Her voice is melodic, echoing softly through the speakers. A bittersweet song of love lost and found again. Each lyric tugs at my heart, sometimes gentle, sometimes wrenching through my chest. I think of my mom, my dad, Mrs. Bledsoe-all the warm memories of them, carved out of me by the Establishment, leaving me hollow inside except for the single flame that still burns.

I’m hugging myself, rocking back and forth.

Through a blur of tears, I can see Digory, glassy-eyed, as if staring at another life.

Even Ophelia seems touched, her cheeks like dewy leaves.

By the time the song comes to an end, neither child is stirring.

Cypress pulls them closer and kisses them again. “Sleep well and have wonderful dreams.” Serenity washes over her face.

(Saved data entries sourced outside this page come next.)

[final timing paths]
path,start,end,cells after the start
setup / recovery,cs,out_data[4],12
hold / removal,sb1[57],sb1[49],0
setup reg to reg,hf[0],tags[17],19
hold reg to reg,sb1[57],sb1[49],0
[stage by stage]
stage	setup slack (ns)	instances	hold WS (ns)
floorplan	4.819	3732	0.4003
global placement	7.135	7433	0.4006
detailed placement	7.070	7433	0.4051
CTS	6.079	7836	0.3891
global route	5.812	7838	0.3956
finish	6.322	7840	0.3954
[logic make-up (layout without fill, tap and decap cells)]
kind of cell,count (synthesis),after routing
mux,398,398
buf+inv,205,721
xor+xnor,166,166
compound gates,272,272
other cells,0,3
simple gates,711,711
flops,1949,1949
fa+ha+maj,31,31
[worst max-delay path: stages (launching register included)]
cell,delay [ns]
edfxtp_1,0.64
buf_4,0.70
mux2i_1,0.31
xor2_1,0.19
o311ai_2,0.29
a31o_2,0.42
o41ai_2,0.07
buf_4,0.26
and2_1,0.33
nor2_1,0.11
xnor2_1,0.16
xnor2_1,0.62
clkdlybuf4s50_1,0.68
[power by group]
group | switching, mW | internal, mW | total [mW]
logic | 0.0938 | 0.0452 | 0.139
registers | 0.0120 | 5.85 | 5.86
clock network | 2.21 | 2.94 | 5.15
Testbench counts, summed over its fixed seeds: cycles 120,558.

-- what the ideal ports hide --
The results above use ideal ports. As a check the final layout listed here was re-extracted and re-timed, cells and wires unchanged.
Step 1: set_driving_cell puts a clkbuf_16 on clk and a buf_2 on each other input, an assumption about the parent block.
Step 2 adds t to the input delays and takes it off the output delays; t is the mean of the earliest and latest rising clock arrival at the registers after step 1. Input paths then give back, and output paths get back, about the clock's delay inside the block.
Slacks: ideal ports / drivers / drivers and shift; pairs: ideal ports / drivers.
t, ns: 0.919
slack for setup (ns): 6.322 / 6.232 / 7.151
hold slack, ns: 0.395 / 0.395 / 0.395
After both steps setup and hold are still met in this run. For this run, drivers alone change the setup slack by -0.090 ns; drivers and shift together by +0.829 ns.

She smiles and closes her eyes.

thirty-five

I wake up curled into a ball on the floor of the next holding station. Digory’s sitting cross-legged beside me, his hand stroking my hair. I barely remember half-walking, half-stumbling here after that last Trial.

After Cypress was-

The memory of Cypress and her children lying there with closed eyes, perfectly still, jolts me fully awake. I replay the scene in my mind-the entire pen containing the bodies sinking into the ground as it were being swallowed by quicksand. My hands are still sore from pounding on the window, my throat raw from crying out. When our pens were unlocked, Digory wrapped his arms around me, but I broke away and staggered toward the next holding station. As soon as I reached it I collapsed into a fetal position, and exhaustion gave way to sleep.

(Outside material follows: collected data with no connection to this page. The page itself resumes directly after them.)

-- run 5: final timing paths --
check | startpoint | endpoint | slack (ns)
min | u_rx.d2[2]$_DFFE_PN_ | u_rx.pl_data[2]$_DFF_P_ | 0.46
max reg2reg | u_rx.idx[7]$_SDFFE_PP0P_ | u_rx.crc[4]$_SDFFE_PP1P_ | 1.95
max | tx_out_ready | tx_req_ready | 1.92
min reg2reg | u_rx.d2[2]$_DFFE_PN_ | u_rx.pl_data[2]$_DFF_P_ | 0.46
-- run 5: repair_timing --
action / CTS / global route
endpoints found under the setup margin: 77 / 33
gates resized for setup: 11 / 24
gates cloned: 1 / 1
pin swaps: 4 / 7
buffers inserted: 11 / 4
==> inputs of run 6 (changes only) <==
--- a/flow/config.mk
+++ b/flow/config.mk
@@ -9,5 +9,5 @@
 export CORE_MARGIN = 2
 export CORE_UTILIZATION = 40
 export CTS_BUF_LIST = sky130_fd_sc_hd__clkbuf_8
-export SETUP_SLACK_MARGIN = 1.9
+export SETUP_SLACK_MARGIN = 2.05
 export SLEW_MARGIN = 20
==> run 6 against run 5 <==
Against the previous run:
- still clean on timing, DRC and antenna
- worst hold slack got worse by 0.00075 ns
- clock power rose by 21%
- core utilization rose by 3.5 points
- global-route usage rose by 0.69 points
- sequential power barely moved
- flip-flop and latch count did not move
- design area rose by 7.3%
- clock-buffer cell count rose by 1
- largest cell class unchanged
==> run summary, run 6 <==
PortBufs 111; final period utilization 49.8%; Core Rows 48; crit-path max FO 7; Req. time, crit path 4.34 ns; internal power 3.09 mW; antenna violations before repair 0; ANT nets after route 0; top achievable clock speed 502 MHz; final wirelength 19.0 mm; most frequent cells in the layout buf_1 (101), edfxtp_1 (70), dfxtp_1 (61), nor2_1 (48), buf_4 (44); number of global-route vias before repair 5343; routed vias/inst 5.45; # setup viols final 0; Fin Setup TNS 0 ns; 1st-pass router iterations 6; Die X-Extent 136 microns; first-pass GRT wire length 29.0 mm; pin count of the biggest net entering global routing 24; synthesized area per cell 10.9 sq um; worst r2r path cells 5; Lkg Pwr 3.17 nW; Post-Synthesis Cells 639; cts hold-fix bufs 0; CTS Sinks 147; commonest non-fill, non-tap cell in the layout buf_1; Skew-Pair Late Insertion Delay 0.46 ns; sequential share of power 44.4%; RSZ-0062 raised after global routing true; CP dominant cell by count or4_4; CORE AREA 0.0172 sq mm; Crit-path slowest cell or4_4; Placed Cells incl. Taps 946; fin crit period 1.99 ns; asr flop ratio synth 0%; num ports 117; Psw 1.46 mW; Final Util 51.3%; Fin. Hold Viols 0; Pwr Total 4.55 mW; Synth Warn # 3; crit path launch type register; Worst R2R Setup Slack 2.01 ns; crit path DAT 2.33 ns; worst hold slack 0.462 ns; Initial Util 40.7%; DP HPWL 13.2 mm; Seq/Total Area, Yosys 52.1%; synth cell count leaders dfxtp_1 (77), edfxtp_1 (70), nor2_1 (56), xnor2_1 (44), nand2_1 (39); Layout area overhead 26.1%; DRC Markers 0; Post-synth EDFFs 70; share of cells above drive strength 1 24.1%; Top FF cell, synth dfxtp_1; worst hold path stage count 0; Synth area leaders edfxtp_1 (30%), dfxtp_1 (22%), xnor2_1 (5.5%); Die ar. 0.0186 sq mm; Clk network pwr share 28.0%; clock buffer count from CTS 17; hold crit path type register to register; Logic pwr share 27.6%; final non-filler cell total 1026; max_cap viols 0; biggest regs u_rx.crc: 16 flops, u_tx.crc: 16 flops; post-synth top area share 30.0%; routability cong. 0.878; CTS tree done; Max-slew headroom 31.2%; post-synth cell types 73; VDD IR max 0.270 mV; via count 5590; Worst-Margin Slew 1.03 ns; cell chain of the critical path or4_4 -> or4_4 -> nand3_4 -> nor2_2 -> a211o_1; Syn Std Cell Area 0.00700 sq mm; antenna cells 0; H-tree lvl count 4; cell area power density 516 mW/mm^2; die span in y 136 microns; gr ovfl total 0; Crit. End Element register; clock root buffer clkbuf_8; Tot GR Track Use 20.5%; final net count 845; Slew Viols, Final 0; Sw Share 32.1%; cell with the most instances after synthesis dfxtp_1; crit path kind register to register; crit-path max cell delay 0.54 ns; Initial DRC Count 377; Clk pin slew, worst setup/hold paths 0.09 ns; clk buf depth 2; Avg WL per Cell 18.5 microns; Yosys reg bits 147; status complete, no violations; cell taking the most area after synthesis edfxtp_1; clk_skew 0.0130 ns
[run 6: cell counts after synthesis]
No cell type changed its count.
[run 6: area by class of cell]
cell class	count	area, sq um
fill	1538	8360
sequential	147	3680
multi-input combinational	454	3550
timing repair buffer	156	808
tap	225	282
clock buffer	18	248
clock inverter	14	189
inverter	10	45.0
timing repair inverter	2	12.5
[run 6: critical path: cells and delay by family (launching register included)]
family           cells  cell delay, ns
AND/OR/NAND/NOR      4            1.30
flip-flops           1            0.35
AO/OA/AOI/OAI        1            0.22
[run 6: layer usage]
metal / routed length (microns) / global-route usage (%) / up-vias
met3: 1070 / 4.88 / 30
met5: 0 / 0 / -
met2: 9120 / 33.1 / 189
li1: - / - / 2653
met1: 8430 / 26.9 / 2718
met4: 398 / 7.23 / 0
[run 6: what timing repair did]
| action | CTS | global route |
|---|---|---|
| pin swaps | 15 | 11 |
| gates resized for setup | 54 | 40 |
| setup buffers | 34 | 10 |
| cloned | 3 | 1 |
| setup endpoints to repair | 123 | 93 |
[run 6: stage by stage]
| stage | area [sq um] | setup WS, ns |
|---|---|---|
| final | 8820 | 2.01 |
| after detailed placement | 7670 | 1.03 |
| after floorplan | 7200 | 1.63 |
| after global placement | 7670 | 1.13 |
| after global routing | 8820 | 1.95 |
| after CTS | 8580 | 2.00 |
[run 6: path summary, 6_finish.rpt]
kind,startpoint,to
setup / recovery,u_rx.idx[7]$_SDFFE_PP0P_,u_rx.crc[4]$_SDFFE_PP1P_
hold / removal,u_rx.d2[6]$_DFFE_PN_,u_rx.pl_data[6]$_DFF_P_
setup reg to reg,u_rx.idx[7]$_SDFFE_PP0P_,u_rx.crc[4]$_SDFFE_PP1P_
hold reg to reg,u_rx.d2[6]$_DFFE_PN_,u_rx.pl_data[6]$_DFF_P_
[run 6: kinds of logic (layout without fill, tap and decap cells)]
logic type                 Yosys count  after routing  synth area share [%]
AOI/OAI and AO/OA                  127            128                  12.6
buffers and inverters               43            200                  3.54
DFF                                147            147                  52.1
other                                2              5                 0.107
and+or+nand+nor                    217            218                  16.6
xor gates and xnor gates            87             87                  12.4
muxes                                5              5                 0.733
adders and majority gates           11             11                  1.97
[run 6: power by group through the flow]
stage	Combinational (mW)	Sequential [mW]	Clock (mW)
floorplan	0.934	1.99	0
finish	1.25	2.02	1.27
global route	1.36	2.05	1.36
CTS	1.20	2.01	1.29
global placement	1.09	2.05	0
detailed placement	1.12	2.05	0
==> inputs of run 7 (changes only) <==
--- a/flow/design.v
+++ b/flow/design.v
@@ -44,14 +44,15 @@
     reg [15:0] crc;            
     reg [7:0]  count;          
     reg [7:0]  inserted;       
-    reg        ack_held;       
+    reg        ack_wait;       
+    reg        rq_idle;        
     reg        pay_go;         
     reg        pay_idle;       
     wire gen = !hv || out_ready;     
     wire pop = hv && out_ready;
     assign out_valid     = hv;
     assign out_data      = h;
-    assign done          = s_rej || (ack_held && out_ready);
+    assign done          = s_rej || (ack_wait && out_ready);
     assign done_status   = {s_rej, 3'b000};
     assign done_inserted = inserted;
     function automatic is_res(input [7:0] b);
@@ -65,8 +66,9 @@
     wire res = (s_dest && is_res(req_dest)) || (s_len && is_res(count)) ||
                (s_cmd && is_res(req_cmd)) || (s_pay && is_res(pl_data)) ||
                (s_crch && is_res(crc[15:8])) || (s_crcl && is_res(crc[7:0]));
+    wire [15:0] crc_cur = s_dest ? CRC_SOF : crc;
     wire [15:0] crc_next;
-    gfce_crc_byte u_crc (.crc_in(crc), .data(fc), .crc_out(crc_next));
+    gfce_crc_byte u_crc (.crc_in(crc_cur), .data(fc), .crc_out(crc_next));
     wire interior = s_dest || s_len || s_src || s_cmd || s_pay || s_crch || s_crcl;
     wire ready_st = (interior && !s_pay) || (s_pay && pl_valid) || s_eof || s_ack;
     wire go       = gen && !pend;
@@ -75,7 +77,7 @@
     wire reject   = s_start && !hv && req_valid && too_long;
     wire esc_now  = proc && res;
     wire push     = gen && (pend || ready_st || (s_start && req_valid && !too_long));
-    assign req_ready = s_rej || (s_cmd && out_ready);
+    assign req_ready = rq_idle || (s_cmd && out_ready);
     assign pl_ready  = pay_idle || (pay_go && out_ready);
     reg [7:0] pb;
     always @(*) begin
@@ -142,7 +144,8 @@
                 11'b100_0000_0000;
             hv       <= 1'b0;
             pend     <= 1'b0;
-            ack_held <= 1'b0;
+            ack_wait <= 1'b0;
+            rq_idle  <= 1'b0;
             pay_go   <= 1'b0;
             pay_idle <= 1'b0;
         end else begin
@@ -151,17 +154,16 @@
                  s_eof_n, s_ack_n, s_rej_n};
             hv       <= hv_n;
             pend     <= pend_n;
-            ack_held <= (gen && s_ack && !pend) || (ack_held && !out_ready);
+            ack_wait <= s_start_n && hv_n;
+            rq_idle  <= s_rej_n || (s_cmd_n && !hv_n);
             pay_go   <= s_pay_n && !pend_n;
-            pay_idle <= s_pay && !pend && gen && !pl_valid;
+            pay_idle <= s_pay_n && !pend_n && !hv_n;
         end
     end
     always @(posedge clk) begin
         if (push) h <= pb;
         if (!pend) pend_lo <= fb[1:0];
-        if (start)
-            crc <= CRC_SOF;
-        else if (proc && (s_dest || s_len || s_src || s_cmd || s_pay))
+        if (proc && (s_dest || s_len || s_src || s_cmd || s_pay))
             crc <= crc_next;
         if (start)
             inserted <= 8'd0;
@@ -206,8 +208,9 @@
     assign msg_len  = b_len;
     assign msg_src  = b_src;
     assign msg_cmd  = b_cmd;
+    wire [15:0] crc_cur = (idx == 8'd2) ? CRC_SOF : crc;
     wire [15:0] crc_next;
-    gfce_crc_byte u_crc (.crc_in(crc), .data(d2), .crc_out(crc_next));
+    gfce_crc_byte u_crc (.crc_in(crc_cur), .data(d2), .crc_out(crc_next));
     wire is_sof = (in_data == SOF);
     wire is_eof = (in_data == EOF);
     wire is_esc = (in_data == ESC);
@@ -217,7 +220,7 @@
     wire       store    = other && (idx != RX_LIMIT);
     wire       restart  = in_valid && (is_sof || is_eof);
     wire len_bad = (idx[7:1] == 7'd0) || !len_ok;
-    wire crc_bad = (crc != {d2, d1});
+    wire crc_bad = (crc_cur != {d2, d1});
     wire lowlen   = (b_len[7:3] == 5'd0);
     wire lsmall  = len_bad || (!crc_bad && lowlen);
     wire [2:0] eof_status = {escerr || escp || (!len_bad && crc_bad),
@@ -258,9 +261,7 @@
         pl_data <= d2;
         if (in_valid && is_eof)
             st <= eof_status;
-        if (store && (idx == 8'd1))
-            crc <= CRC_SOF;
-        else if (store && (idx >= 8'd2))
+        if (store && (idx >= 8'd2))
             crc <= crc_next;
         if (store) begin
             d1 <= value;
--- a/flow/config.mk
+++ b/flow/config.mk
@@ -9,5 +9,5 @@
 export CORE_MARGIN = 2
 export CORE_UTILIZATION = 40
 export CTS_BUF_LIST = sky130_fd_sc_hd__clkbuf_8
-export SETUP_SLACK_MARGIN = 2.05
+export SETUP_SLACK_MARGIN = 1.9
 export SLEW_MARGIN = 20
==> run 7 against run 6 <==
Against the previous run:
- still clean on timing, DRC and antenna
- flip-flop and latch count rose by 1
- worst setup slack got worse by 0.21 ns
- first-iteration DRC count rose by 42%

Cypress and her children had just vanished, as if they’d never existed. And once again, I did nothing to stop it.

Unlike with Gideon, the Establishment robbed us of our chance to say goodbye to Cypress in our own way, just like they’ve robbed us of everything else. Grieving is a weakness-too human, too mired in compassion, and we can’t repeat that mistake, can we?

My eyes finally wander. Ophelia’s lying on the ground a few feet away, sound asleep. A soft, rhythmic purr bleeds through her parted lips, which look curved into a smile. I can just make out her eyeballs rolling beneath their sheaths before she turns on her side, away from me.

A shudder penetrates the numbness.

How can she actually nap, after what happened? What’s still happening?

But even more disturbing is the thought of what dreams lie coiled in that mind, hidden deep, waiting to spring.

Digory stops stroking my hair. He holds out a ration bar.

“Lucian, you really should eat something. You don’t look well. You need your strength.”

My eyes finally connect with his. A shard of anger stabs me. Why does he care what happens to me? Why keep pretending when he already has someone?

I sit up. “I’m not hungry.”

Instead, I swallow the sour clump lodged in my throat. My fingers dig out the crud from the corners of my eyes. There aren’t any tears left to spill, nothing left to feel except the longing to see Cole, to hold him one last time, make sure he’s okay before I, too, take my last breath. I’m so tired of fighting, tired of surviving.